Born on January 1, 1958, according to his identity card, Bhuiya hailed from a village in Narsingdi district in central Bangladesh and had three sisters. He briefly joined the Army, but left after failing the training program. He later became president of the Narsingdi district branch of the Bangladesh Communist Party.

The details of his sentence for robbery and murder remain unclear, but he was released in June 2023, a decade early. Dhaka Central Jail’s warden, Mahbubul Islam, said Bhuiya’s sentence was reduced for good behavior and his role in the executions, resulting in a reduction of two months for each prisoner executed.

Senior prison officer Suvas Kumar Ghose noted that prisoners could reduce their sentences by up to a quarter through tasks such as executions. Executioners in Bangladesh, usually long-term prisoners, receive incentives such as improved prison accommodations.

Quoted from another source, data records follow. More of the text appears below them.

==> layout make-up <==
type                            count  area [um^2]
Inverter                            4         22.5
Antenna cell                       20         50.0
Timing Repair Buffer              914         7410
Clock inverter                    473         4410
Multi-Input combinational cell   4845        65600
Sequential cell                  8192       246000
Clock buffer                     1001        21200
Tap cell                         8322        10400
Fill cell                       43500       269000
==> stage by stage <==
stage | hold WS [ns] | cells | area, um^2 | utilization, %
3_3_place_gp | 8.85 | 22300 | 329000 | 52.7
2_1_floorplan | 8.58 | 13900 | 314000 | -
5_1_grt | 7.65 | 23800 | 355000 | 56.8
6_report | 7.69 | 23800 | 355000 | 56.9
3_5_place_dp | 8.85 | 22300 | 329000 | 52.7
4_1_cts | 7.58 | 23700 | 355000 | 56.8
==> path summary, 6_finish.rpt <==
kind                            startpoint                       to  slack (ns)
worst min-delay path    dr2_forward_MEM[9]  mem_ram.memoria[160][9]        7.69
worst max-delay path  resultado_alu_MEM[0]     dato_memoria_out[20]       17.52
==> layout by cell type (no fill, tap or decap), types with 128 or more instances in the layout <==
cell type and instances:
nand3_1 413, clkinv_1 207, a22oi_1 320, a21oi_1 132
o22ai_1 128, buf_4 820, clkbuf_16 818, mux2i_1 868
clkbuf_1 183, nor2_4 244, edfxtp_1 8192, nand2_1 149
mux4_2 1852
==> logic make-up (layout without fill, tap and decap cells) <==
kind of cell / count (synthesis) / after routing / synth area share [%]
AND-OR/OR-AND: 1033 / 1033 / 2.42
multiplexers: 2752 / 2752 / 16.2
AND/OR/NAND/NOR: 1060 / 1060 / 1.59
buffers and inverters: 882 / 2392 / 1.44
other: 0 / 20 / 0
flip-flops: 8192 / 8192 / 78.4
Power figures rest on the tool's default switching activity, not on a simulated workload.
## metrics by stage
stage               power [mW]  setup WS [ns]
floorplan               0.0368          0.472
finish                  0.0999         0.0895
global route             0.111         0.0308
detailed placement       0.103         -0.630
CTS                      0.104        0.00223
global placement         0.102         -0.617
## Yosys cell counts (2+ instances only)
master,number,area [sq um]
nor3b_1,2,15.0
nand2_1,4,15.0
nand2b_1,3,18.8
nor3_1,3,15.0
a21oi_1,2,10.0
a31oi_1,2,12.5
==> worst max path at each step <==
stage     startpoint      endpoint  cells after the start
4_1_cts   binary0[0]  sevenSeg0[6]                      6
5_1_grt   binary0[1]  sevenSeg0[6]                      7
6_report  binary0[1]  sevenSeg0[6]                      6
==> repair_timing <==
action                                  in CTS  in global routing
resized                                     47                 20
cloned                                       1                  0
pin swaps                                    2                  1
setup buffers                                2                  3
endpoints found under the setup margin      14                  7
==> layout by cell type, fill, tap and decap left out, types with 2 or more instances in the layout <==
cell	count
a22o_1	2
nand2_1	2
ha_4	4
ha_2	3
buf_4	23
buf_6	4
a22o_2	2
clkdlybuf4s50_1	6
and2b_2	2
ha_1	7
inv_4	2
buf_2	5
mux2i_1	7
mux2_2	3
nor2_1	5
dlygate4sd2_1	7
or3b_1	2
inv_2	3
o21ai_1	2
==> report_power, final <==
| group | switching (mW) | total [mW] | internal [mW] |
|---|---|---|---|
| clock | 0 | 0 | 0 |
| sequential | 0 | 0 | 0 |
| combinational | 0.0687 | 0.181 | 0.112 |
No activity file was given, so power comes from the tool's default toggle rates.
## design/flow/design.v

```verilog
module tank(clk,resetn,initial_xpos,initial_ypos,direction,xpos,ypos,moving,start,moving_direction);
	input clk,resetn,start;
	input [7:0] initial_xpos;
	input [6:0] initial_ypos;
	input [2:0] direction;
	output reg [7:0] xpos;
	output reg [6:0] ypos;
	output reg moving;
	output reg [2:0] moving_direction;
	wire finish;
	reg [3:0] counter_output;
	reg counter_enable,init;
	reg [2:0] current_state,next_state;
	reg [20:0] dividerout;
	reg divider;
	always @(posedge clk)
		begin:ratedivider
			if(!resetn)begin
				dividerout <=  21'd0;
				divider <= 1'd0;
				end
			else if(dividerout == 21'b110000110101000000000)begin
				dividerout <= 21'd0;
				divider <= 1'd1;
				end
			else if(counter_enable == 1'd0)begin
				dividerout <= 21'd0;
				divider <= 1'd0;
				end
			else begin
				dividerout <= dividerout + 1'b1;
				divider <= 1'd0;
				end
		end
	always @(posedge clk)
		begin
			if(!resetn)begin  
				xpos <= initial_xpos;
				ypos <= initial_ypos;
				end
			else if(init == 1'd1)begin  
				xpos <= initial_xpos;
				ypos <= initial_ypos;
				end
			else if(divider == 1'd1)begin
				case(moving_direction)
					3'b100: begin  
						xpos <= xpos;
						ypos <= ypos-1'd1;
						end
					3'b101: begin  
						xpos <= xpos;
						ypos <= ypos+1'd1;
						end
					3'b110: begin  
						xpos <= xpos-1'd1;
						ypos <= ypos;
						end
					3'b111: begin  
						xpos <= xpos+1'd1;
						ypos <= ypos;
						end
				endcase
			end
			else begin  
				xpos <= xpos;
				ypos <= ypos;
				end
		end
	always @(posedge clk)
		begin: counter
			if(!resetn)
				counter_output <= 4'd0;
			else if(counter_enable == 4'd0)
				counter_output <= 4'd0;
			else if(counter_output == 4'b1111)
				counter_output <= 4'd0;
			else if(divider == 1'd1)
				counter_output <= counter_output + 1'b1;
			else
				counter_output <= counter_output;
		end
	assign finish = (counter_output == 4'd9) ? 1'b1 : 1'b0;  
	localparam      
					WAIT    = 3'd0,
					INITIAL = 3'd6,
					STATIC  = 3'd1,
					UP      = 3'd2,
					DOWN    = 3'd3,
					LEFT    = 3'd4,
					RIGHT   = 3'd5;
		always@(*)
		begin: state_table 
				case (current_state)
					WAIT: next_state = start ? INITIAL : WAIT;
					INITIAL: next_state = STATIC;
					STATIC: begin
						if(direction[2] == 1'd0)  
									next_state = STATIC;
								else begin
									case(direction[1:0])
										2'd0: next_state = UP;
										2'd1: next_state = DOWN;
										2'd2: next_state = LEFT;
										2'd3: next_state = RIGHT;
									endcase
								end
							end
					UP: next_state = finish ? STATIC : UP;
					DOWN: next_state = finish ? STATIC : DOWN;
					LEFT: next_state = finish ? STATIC : LEFT;
					RIGHT: next_state = finish ? STATIC : RIGHT;
					default: next_state = STATIC;
				endcase
		end
		always@(posedge clk)
		begin: state_FFs
			if(!resetn)
				current_state <= WAIT;
			else
				current_state <= next_state;
		end  
		always @(*)
		begin: output_logic
			counter_enable = 1'b0;
			init = 1'b0;
			moving = 1'b0;
			moving_direction = 3'd0;
			case (current_state)
				INITIAL: begin
					init = 1'b1;
					moving = 1'b0;
					end
				UP: begin
					counter_enable = 1'b1;
					moving = 1'b1;
					moving_direction = 3'b100;
					end
				DOWN: begin
					counter_enable = 1'b1;
					moving = 1'b1;
					moving_direction = 3'b101;
					end
				LEFT: begin
					counter_enable = 1'b1;
					moving = 1'b1;
					moving_direction = 3'b110;
					end
				RIGHT: begin
					counter_enable = 1'b1;
					moving = 1'b1;
					moving_direction = 3'b111;
					end
			endcase
		end
endmodule
```
===== design/flow/design.v =====
module draw_tank(xpos,ypos,clk,resetn,direction,counter_enable,finish,x,y);
	input [6:0] ypos;
	input [7:0] xpos;
	input [1:0] direction;
	input clk,resetn,counter_enable;
	output finish;
	output [6:0] y;
	output [7:0] x;
	reg [3:0] xp,yp,xpu,ypu,xpd,ypd,xpl,ypl,xpr,ypr;
	reg [5:0] counter_output;
	assign finish = (counter_output == 6'd59) ? 1'b1 : 1'b0;
	assign x = xpos + xp;
	assign y = ypos + yp;
	always @(posedge clk)
		begin: counter
			if(!resetn)
				counter_output <= 6'd0;
			else if(counter_output == 6'd59)
				counter_output <= 6'd0;
			else if(counter_enable == 1'b0)
				counter_output <= 6'd0;
			else
				counter_output <= counter_output+1'b1;
		end
	always @(*)
	begin
		case(direction)
			2'd0: begin
					xp = xpu;
					yp = ypu;
				end
			2'd1: begin
					xp = xpd;
					yp = ypd;
				end
			2'd2: begin
					xp = xpl;
					yp = ypl;
				end
			2'd3: begin
					xp = xpr;
					yp = ypr;
				end
		endcase
	end
	always @(*)
	begin:tank_plot
		case(counter_output)
			6'd0: begin
					xpu = 4'd0;
					ypu = 4'd0;
					xpd = 4'd0;
					ypd = 4'd0;
					xpl = 4'd0;
					ypl = 4'd0;
					xpr = 4'd0;
					ypr = 4'd0;
				end
			6'd1: begin
					xpu = 4'd0;
					ypu = 4'd1;
					xpd = 4'd0;
					ypd = 4'd1;
					xpl = 4'd0;
					ypl = 4'd1;
					xpr = 4'd0;
					ypr = 4'd1;
				end
			6'd2: begin
					xpu = 4'd0;
					ypu = 4'd2;
					xpd = 4'd0;
					ypd = 4'd2;
					xpl = 4'd0;
					ypl = 4'd4;
					xpr = 4'd0;
					ypr = 4'd7;
				end
			6'd3: begin
					xpu = 4'd0;
					ypu = 4'd3;
					xpd = 4'd0;
					ypd = 4'd3;
					xpl = 4'd0;
					ypl = 4'd7;
					xpr = 4'd0;
					ypr = 4'd8;
				end
			6'd4: begin
					xpu = 4'd0;
					ypu = 4'd4;
					xpd = 4'd0;
					ypd = 4'd4;
					xpl = 4'd0;
					ypl = 4'd8;
					xpr = 4'd1;
					ypr = 4'd0;
				end
			6'd5: begin
					xpu = 4'd0;
					ypu = 4'd5;
					xpd = 4'd0;
					ypd = 4'd5;
					xpl = 4'd1;
					ypl = 4'd0;
					xpr = 4'd1;
					ypr = 4'd1;
				end
			6'd6: begin
					xpu = 4'd0;
					ypu = 4'd6;
					xpd = 4'd0;
					ypd = 4'd6;
					xpl = 4'd1;
					ypl = 4'd1;
					xpr = 4'd1;
					ypr = 4'd2;
				end
			6'd7: begin
					xpu = 4'd0;
					ypu = 4'd7;
					xpd = 4'd0;
					ypd = 4'd7;
					xpl = 4'd1;
					ypl = 4'd4;
					xpr = 4'd1;
					ypr = 4'd3;
				end
			6'd8: begin
					xpu = 4'd0;
					ypu = 4'd8;
					xpd = 4'd0;
					ypd = 4'd8;
					xpl = 4'd1;
					ypl = 4'd7;
					xpr = 4'd1;
					ypr = 4'd4;
				end
			6'd9: begin
					xpu = 4'd1;
					ypu = 4'd0;
					xpd = 4'd1;
					ypd = 4'd0;
					xpl = 4'd1;
					ypl = 4'd8;
					xpr = 4'd1;
					ypr = 4'd5;
				end
			6'd10: begin
					xpu = 4'd1;
					ypu = 4'd1;
					xpd = 4'd1;
					ypd = 4'd1;
					xpl = 4'd2;
					ypl = 4'd0;
					xpr = 4'd1;
					ypr = 4'd6;
				end
			6'd11: begin
					xpu = 4'd1;
					ypu = 4'd2;
					xpd = 4'd1;
					ypd = 4'd2;
					xpl = 4'd2;
					ypl = 4'd1;
					xpr = 4'd1;
					ypr = 4'd7;
				end
			6'd12: begin
					xpu = 4'd1;
					ypu = 4'd3;
					xpd = 4'd1;
					ypd = 4'd3;
					xpl = 4'd2;
					ypl = 4'd4;
					xpr = 4'd1;
					ypr = 4'd8;
				end
			6'd13: begin
					xpu = 4'd1;
					ypu = 4'd4;
					xpd = 4'd1;
					ypd = 4'd4;
					xpl = 4'd2;
					ypl = 4'd7;
					xpr = 4'd2;
					ypr = 4'd0;
				end
			6'd14: begin
					xpu = 4'd1;
					ypu = 4'd5;
					xpd = 4'd1;
					ypd = 4'd5;
					xpl = 4'd2;
					ypl = 4'd8;
					xpr = 4'd2;
					ypr = 4'd1;
				end
			6'd15: begin
					xpu = 4'd1;
					ypu = 4'd6;
					xpd = 4'd1;
					ypd = 4'd6;
					xpl = 4'd3;
					ypl = 4'd0;
					xpr = 4'd2;
					ypr = 4'd2;
				end
			6'd16: begin
					xpu = 4'd1;
					ypu = 4'd7;
					xpd = 4'd1;
					ypd = 4'd7;
					xpl = 4'd3;
					ypl = 4'd1;
					xpr = 4'd2;
					ypr = 4'd3;
				end
			6'd17: begin
					xpu = 4'd1;
					ypu = 4'd8;
					xpd = 4'd1;
					ypd = 4'd8;
					xpl = 4'd3;
					ypl = 4'd4;
					xpr = 4'd2;
					ypr = 4'd4;
				end
			6'd18: begin
					xpu = 4'd2;
					ypu = 4'd4;
					xpd = 4'd2;
					ypd = 4'd1;
					xpl = 4'd3;
					ypl = 4'd7;
					xpr = 4'd2;
					ypr = 4'd5;
				end
			6'd19: begin
					xpu = 4'd2;
					ypu = 4'd5;
					xpd = 4'd2;
					ypd = 4'd2;
					xpl = 4'd3;
					ypl = 4'd8;
					xpr = 4'd2;
					ypr = 4'd6;
				end
			6'd20: begin
					xpu = 4'd2;
					ypu = 4'd6;
					xpd = 4'd2;
					ypd = 4'd3;
					xpl = 4'd4;
					ypl = 4'd0;
					xpr = 4'd2;
					ypr = 4'd7;
				end
			6'd21: begin
					xpu = 4'd2;
					ypu = 4'd7;
					xpd = 4'd2;
					ypd = 4'd4;
					xpl = 4'd4;
					ypl = 4'd1;
					xpr = 4'd2;
					ypr = 4'd8;
				end
			6'd22: begin
					xpu = 4'd3;
					ypu = 4'd4;
					xpd = 4'd3;
					ypd = 4'd1;
					xpl = 4'd4;
					ypl = 4'd2;
					xpr = 4'd3;
					ypr = 4'd0;
				end
			6'd23: begin
					xpu = 4'd3;
					ypu = 4'd5;
					xpd = 4'd3;
					ypd = 4'd2;
					xpl = 4'd4;
					ypl = 4'd3;
					xpr = 4'd3;
					ypr = 4'd1;
				end
			6'd24: begin
					xpu = 4'd3;
					ypu = 4'd6;
					xpd = 4'd3;
					ypd = 4'd3;
					xpl = 4'd4;
					ypl = 4'd4;
					xpr = 4'd3;
					ypr = 4'd2;
				end
			6'd25: begin
					xpu = 4'd3;
					ypu = 4'd7;
					xpd = 4'd3;
					ypd = 4'd4;
					xpl = 4'd4;
					ypl = 4'd5;
					xpr = 4'd3;
					ypr = 4'd3;
				end
			6'd26: begin
					xpu = 4'd4;
					ypu = 4'd0;
					xpd = 4'd4;
					ypd = 4'd1;
					xpl = 4'd4;
					ypl = 4'd6;
					xpr = 4'd3;
					ypr = 4'd4;
				end
			6'd27: begin
					xpu = 4'd4;
					ypu = 4'd1;
					xpd = 4'd4;
					ypd = 4'd2;
					xpl = 4'd4;
					ypl = 4'd7;
					xpr = 4'd3;
					ypr = 4'd5;
				end
			6'd28: begin
					xpu = 4'd4;
					ypu = 4'd2;
					xpd = 4'd4;
					ypd = 4'd3;
					xpl = 4'd4;
					ypl = 4'd8;
					xpr = 4'd3;
					ypr = 4'd6;
				end
			6'd29: begin
					xpu = 4'd4;
					ypu = 4'd3;
					xpd = 4'd4;
					ypd = 4'd4;
					xpl = 4'd5;
					ypl = 4'd0;
					xpr = 4'd3;
					ypr = 4'd7;
				end
			6'd30: begin
					xpu = 4'd4;
					ypu = 4'd4;
					xpd = 4'd4;
					ypd = 4'd5;
					xpl = 4'd5;
					ypl = 4'd1;
					xpr = 4'd3;
					ypr = 4'd8;
				end
			6'd31: begin
					xpu = 4'd4;
					ypu = 4'd5;
					xpd = 4'd4;
					ypd = 4'd6;
					xpl = 4'd5;
					ypl = 4'd2;
					xpr = 4'd4;
					ypr = 4'd0;
				end
			6'd32: begin
					xpu = 4'd4;
					ypu = 4'd6;
					xpd = 4'd4;
					ypd = 4'd7;
					xpl = 4'd5;
					ypl = 4'd3;
					xpr = 4'd4;
					ypr = 4'd1;
				end
			6'd33: begin
					xpu = 4'd4;
					ypu = 4'd7;
					xpd = 4'd4;
					ypd = 4'd8;
					xpl = 4'd5;
					ypl = 4'd4;
					xpr = 4'd4;
					ypr = 4'd2;
				end
			6'd34: begin
					xpu = 4'd5;
					ypu = 4'd4;
					xpd = 4'd5;
					ypd = 4'd1;
					xpl = 4'd5;
					ypl = 4'd5;
					xpr = 4'd4;
					ypr = 4'd3;
				end
			6'd35: begin
					xpu = 4'd5;
					ypu = 4'd5;
					xpd = 4'd5;
					ypd = 4'd2;
					xpl = 4'd5;
					ypl = 4'd6;
					xpr = 4'd4;
					ypr = 4'd4;
				end
			6'd36: begin
					xpu = 4'd5;
					ypu = 4'd6;
					xpd = 4'd5;
					ypd = 4'd3;
					xpl = 4'd5;
					ypl = 4'd7;
					xpr = 4'd4;
					ypr = 4'd5;
				end
			6'd37: begin
					xpu = 4'd5;
					ypu = 4'd7;
					xpd = 4'd5;
					ypd = 4'd4;
					xpl = 4'd5;
					ypl = 4'd8;
					xpr = 4'd4;
					ypr = 4'd6;
				end
			6'd38: begin
					xpu = 4'd6;
					ypu = 4'd4;
					xpd = 4'd6;
					ypd = 4'd1;
					xpl = 4'd6;
					ypl = 4'd0;
					xpr = 4'd4;
					ypr = 4'd7;
				end
			6'd39: begin
					xpu = 4'd6;
					ypu = 4'd5;
					xpd = 4'd6;
					ypd = 4'd2;
					xpl = 4'd6;
					ypl = 4'd1;
					xpr = 4'd4;
					ypr = 4'd8;
				end
			6'd40: begin
					xpu = 4'd6;
					ypu = 4'd6;
					xpd = 4'd6;
					ypd = 4'd3;
					xpl = 4'd6;
					ypl = 4'd2;
					xpr = 4'd5;
					ypr = 4'd0;
				end
			6'd41: begin
					xpu = 4'd6;
					ypu = 4'd7;
					xpd = 4'd6;
					ypd = 4'd4;
					xpl = 4'd6;
					ypl = 4'd3;
					xpr = 4'd5;
					ypr = 4'd1;
				end
			6'd42: begin
					xpu = 4'd7;
					ypu = 4'd0;
					xpd = 4'd7;
					ypd = 4'd0;
					xpl = 4'd6;
					ypl = 4'd4;
					xpr = 4'd5;
					ypr = 4'd4;
				end
			6'd43: begin
					xpu = 4'd7;
					ypu = 4'd1;
					xpd = 4'd7;
					ypd = 4'd1;
					xpl = 4'd6;
					ypl = 4'd5;
					xpr = 4'd5;
					ypr = 4'd7;
				end
			6'd44: begin
					xpu = 4'd7;
					ypu = 4'd2;
					xpd = 4'd7;
					ypd = 4'd2;
					xpl = 4'd6;
					ypl = 4'd6;
					xpr = 4'd5;
					ypr = 4'd8;
				end
			6'd45: begin
					xpu = 4'd7;
					ypu = 4'd3;
					xpd = 4'd7;
					ypd = 4'd3;
					xpl = 4'd6;
					ypl = 4'd7;
					xpr = 4'd6;
					ypr = 4'd0;
				end
			6'd46: begin
					xpu = 4'd7;
					ypu = 4'd4;
					xpd = 4'd7;
					ypd = 4'd4;
					xpl = 4'd6;
					ypl = 4'd8;
					xpr = 4'd6;
					ypr = 4'd1;
				end
			6'd47: begin
					xpu = 4'd7;
					ypu = 4'd5;
					xpd = 4'd7;
					ypd = 4'd5;
					xpl = 4'd7;
					ypl = 4'd0;
					xpr = 4'd6;
					ypr = 4'd4;
				end
			6'd48: begin
					xpu = 4'd7;
					ypu = 4'd6;
					xpd = 4'd7;
					ypd = 4'd6;
					xpl = 4'd7;
					ypl = 4'd1;
					xpr = 4'd6;
					ypr = 4'd7;
				end
			6'd49: begin
					xpu = 4'd7;
					ypu = 4'd7;
					xpd = 4'd7;
					ypd = 4'd7;
					xpl = 4'd7;
					ypl = 4'd2;
					xpr = 4'd6;
					ypr = 4'd8;
				end
			6'd50: begin
					xpu = 4'd7;
					ypu = 4'd8;
					xpd = 4'd7;
					ypd = 4'd8;
					xpl = 4'd7;
					ypl = 4'd3;
					xpr = 4'd7;
					ypr = 4'd0;
				end
			6'd51: begin
					xpu = 4'd8;
					ypu = 4'd0;
					xpd = 4'd8;
					ypd = 4'd0;
					xpl = 4'd7;
					ypl = 4'd4;
					xpr = 4'd7;
					ypr = 4'd1;
				end
			6'd52: begin
					xpu = 4'd8;
					ypu = 4'd1;
					xpd = 4'd8;
					ypd = 4'd1;
					xpl = 4'd7;
					ypl = 4'd5;
					xpr = 4'd7;
					ypr = 4'd4;
				end
			6'd53: begin
					xpu = 4'd8;
					ypu = 4'd2;
					xpd = 4'd8;
					ypd = 4'd2;
					xpl = 4'd7;
					ypl = 4'd6;
					xpr = 4'd7;
					ypr = 4'd7;
				end
			6'd54: begin
					xpu = 4'd8;
					ypu = 4'd3;
					xpd = 4'd8;
					ypd = 4'd3;
					xpl = 4'd7;
					ypl = 4'd7;
					xpr = 4'd7;
					ypr = 4'd8;
				end
			6'd55: begin
					xpu = 4'd8;
					ypu = 4'd4;
					xpd = 4'd8;
					ypd = 4'd4;
					xpl = 4'd7;
					ypl = 4'd8;
					xpr = 4'd8;
					ypr = 4'd0;
				end
			6'd56: begin
					xpu = 4'd8;
					ypu = 4'd5;
					xpd = 4'd8;
					ypd = 4'd5;
					xpl = 4'd8;
					ypl = 4'd0;
					xpr = 4'd8;
					ypr = 4'd1;
				end
			6'd57: begin
					xpu = 4'd8;
					ypu = 4'd6;
					xpd = 4'd8;
					ypd = 4'd6;
					xpl = 4'd8;
					ypl = 4'd1;
					xpr = 4'd8;
					ypr = 4'd4;
				end
			6'd58: begin
					xpu = 4'd8;
					ypu = 4'd7;
					xpd = 4'd8;
					ypd = 4'd7;
					xpl = 4'd8;
					ypl = 4'd7;
					xpr = 4'd8;
					ypr = 4'd7;
				end
			6'd59: begin
					xpu = 4'd8;
					ypu = 4'd8;
					xpd = 4'd8;
					ypd = 4'd8;
					xpl = 4'd8;
					ypl = 4'd8;
					xpr = 4'd8;
					ypr = 4'd8;
				end
			default: begin
					xpu = 4'd0;
					ypu = 4'd0;
					xpd = 4'd0;
					ypd = 4'd0;
					xpl = 4'd0;
					ypl = 4'd0;
					xpr = 4'd0;
					ypr = 4'd0;
				end
		endcase
	end
endmodule

===== design/flow/run.sh =====
#!/bin/bash
# OpenROAD 26Q1-2900-gdf79404cd8, Yosys 0.63+post, stock flow scripts
make -C /OpenROAD-flow-scripts/flow DESIGN_CONFIG=/design/flow/config.mk WORK_HOME=/design/flow/orfs finish

===== design/flow/config.mk =====
export PLATFORM = sky130hd
export DESIGN_NAME = draw_tank
export DESIGN_NICKNAME = draw_tank
export VERILOG_FILES = /design/flow/design.v
export SDC_FILE = /design/flow/constraint.sdc
export NUM_CORES = 4
export LEC_CHECK = 1
export CORE_UTILIZATION = 40

===== design/flow/constraint.sdc =====
current_design draw_tank

set clk_period 7.9
set clk_io_pct 0.2

create_clock -name clk0 -period $clk_period [get_ports {clk}]

set non_clock_inputs [all_inputs -no_clocks]
set_input_delay [expr $clk_period * $clk_io_pct] -clock clk0 $non_clock_inputs
set_output_delay [expr $clk_period * $clk_io_pct] -clock clk0 [all_outputs]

Although Bangladesh sentences hundreds of people to death every year, only a few executions are carried out each year. According to Amnesty International, around 2,400 prisoners were on death row this year.

In addition to his TikTok activities, Bhuiya ran a tea stall. His sister, Firoza Begum, said she had minimal contact with him over the years and that their other siblings had died.

Bhuiya expressed mixed feelings about his role as an executioner, saying he felt some pity for those he executed but believed someone else would have done it if he hadn’t done it. After his release, he compared his newfound freedom to being “a baby out of my mother’s womb” and expressed a desire to live well.